:: Data to use

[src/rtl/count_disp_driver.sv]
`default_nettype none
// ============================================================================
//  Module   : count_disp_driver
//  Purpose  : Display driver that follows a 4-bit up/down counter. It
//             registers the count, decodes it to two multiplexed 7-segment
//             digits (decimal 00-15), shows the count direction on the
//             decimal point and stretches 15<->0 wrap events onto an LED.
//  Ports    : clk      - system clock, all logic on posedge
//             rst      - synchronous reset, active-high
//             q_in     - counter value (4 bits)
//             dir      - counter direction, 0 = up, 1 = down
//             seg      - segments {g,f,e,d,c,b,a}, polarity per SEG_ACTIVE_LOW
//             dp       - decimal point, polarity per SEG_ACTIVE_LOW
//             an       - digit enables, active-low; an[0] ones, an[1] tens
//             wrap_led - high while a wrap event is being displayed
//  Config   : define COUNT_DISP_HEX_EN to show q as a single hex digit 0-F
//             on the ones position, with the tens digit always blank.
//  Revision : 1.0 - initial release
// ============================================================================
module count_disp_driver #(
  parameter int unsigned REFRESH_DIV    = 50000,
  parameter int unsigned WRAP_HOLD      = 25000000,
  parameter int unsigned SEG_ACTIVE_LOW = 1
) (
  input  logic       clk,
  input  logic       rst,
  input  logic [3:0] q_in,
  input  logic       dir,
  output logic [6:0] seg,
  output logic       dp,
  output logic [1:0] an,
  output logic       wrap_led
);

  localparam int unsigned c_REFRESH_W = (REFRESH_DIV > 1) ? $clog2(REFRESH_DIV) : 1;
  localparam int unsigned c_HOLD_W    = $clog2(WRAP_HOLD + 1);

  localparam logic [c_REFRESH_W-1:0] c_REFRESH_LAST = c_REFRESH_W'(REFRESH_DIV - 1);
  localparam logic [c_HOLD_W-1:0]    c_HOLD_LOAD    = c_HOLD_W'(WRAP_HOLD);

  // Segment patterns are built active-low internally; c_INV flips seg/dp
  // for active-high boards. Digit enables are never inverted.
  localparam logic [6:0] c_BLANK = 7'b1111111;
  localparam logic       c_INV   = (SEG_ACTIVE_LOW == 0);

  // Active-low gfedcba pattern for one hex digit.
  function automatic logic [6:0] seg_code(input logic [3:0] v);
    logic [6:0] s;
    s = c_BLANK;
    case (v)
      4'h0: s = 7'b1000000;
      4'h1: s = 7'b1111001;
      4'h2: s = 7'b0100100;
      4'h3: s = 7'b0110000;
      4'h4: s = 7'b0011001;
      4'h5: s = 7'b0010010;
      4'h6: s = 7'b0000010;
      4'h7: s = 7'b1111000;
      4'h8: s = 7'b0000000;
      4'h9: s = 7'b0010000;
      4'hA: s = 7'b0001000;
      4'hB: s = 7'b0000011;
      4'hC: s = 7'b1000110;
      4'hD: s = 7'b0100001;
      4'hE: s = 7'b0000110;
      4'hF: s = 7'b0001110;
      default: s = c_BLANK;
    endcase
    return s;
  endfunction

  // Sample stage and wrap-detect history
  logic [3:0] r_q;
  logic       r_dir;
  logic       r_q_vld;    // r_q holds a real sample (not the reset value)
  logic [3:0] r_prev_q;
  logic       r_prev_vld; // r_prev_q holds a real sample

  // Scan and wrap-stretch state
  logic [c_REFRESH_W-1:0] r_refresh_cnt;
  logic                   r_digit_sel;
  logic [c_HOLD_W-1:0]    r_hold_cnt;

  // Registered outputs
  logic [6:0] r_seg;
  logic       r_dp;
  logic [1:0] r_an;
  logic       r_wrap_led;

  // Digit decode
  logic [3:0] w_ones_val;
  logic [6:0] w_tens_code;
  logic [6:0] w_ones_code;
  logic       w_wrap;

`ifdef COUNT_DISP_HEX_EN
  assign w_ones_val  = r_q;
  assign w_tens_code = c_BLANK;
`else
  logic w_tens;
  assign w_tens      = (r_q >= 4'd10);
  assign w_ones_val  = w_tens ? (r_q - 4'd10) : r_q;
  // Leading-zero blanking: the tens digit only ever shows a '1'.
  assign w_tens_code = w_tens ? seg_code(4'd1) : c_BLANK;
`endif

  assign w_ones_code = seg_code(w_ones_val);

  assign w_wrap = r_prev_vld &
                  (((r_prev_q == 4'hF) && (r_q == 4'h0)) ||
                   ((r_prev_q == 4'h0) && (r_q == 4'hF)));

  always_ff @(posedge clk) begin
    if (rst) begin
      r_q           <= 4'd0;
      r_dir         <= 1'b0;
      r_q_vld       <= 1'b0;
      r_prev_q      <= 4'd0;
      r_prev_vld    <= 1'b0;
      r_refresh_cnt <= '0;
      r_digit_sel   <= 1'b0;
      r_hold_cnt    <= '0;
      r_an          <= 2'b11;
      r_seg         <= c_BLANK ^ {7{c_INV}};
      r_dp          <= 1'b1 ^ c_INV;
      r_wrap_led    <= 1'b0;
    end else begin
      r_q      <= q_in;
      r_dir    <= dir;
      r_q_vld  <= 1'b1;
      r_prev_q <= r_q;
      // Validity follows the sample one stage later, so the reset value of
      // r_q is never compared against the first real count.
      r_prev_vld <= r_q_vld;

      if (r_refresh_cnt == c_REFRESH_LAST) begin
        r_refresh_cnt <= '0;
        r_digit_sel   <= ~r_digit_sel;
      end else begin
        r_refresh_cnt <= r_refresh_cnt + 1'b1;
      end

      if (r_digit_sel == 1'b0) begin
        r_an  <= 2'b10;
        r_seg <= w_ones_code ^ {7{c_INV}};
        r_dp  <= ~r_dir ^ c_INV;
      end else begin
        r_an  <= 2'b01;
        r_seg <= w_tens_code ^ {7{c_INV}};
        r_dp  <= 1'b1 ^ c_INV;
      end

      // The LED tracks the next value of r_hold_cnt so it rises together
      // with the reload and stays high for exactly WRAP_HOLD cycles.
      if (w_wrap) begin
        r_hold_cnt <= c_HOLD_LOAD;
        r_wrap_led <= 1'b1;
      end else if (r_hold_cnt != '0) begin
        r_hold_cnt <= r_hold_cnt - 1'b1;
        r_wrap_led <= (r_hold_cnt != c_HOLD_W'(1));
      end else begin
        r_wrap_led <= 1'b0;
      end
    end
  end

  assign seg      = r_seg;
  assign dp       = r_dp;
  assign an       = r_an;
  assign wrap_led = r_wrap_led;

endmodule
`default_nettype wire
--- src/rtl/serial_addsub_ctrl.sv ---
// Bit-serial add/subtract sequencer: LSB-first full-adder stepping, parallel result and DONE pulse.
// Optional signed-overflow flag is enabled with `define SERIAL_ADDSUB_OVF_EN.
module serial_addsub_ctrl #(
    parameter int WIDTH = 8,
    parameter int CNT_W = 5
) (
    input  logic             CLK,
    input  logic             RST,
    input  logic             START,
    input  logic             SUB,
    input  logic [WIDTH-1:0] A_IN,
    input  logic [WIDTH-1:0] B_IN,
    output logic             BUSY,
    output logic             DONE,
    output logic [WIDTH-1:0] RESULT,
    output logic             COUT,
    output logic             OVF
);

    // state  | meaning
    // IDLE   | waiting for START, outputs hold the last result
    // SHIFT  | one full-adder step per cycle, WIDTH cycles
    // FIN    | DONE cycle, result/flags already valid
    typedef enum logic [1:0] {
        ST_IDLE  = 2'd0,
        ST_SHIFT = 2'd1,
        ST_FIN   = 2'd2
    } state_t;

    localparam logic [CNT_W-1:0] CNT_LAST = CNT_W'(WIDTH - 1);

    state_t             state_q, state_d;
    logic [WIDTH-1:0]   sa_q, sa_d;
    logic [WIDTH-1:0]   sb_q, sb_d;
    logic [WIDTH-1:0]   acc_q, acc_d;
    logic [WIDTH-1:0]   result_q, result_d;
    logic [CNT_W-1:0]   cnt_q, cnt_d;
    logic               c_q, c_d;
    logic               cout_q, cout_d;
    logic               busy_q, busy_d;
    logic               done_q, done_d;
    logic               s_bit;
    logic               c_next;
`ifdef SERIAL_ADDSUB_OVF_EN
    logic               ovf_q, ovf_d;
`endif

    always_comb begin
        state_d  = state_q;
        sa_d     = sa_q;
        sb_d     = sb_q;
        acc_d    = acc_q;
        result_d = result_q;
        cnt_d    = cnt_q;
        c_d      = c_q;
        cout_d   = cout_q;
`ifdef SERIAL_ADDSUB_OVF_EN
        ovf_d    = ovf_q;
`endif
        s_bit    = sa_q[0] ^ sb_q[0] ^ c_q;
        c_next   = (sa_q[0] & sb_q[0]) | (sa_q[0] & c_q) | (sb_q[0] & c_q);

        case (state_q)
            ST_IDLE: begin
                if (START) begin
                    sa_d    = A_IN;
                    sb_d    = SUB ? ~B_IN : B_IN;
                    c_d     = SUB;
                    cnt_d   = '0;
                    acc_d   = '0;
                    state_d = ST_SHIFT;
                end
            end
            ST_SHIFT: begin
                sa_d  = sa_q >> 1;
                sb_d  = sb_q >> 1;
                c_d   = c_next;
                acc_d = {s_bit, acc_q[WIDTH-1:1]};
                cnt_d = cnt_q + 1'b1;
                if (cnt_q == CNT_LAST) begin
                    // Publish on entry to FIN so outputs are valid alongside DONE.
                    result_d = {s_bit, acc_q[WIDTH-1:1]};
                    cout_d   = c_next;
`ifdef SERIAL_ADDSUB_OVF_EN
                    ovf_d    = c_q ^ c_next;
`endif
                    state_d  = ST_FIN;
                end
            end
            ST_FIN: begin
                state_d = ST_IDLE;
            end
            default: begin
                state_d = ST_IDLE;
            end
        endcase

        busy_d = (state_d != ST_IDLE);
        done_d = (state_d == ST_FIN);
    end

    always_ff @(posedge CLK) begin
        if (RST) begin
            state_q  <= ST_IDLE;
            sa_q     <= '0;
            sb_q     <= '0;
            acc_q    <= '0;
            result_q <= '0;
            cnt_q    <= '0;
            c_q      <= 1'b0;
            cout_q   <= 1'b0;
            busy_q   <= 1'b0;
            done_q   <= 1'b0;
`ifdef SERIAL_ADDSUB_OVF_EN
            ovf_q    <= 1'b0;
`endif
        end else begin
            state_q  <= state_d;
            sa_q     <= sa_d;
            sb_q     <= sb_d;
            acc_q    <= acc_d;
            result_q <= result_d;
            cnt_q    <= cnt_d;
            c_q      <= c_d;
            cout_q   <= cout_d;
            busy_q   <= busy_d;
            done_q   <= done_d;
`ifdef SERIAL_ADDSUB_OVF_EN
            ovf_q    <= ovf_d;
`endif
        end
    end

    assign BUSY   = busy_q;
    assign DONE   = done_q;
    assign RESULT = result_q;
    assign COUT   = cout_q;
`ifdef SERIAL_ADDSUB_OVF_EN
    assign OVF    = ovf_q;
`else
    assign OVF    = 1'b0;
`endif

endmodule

::::

» **Task requirements**
State how many lines of the listing above include the string "point", with no words around the number.

» **Response box**
2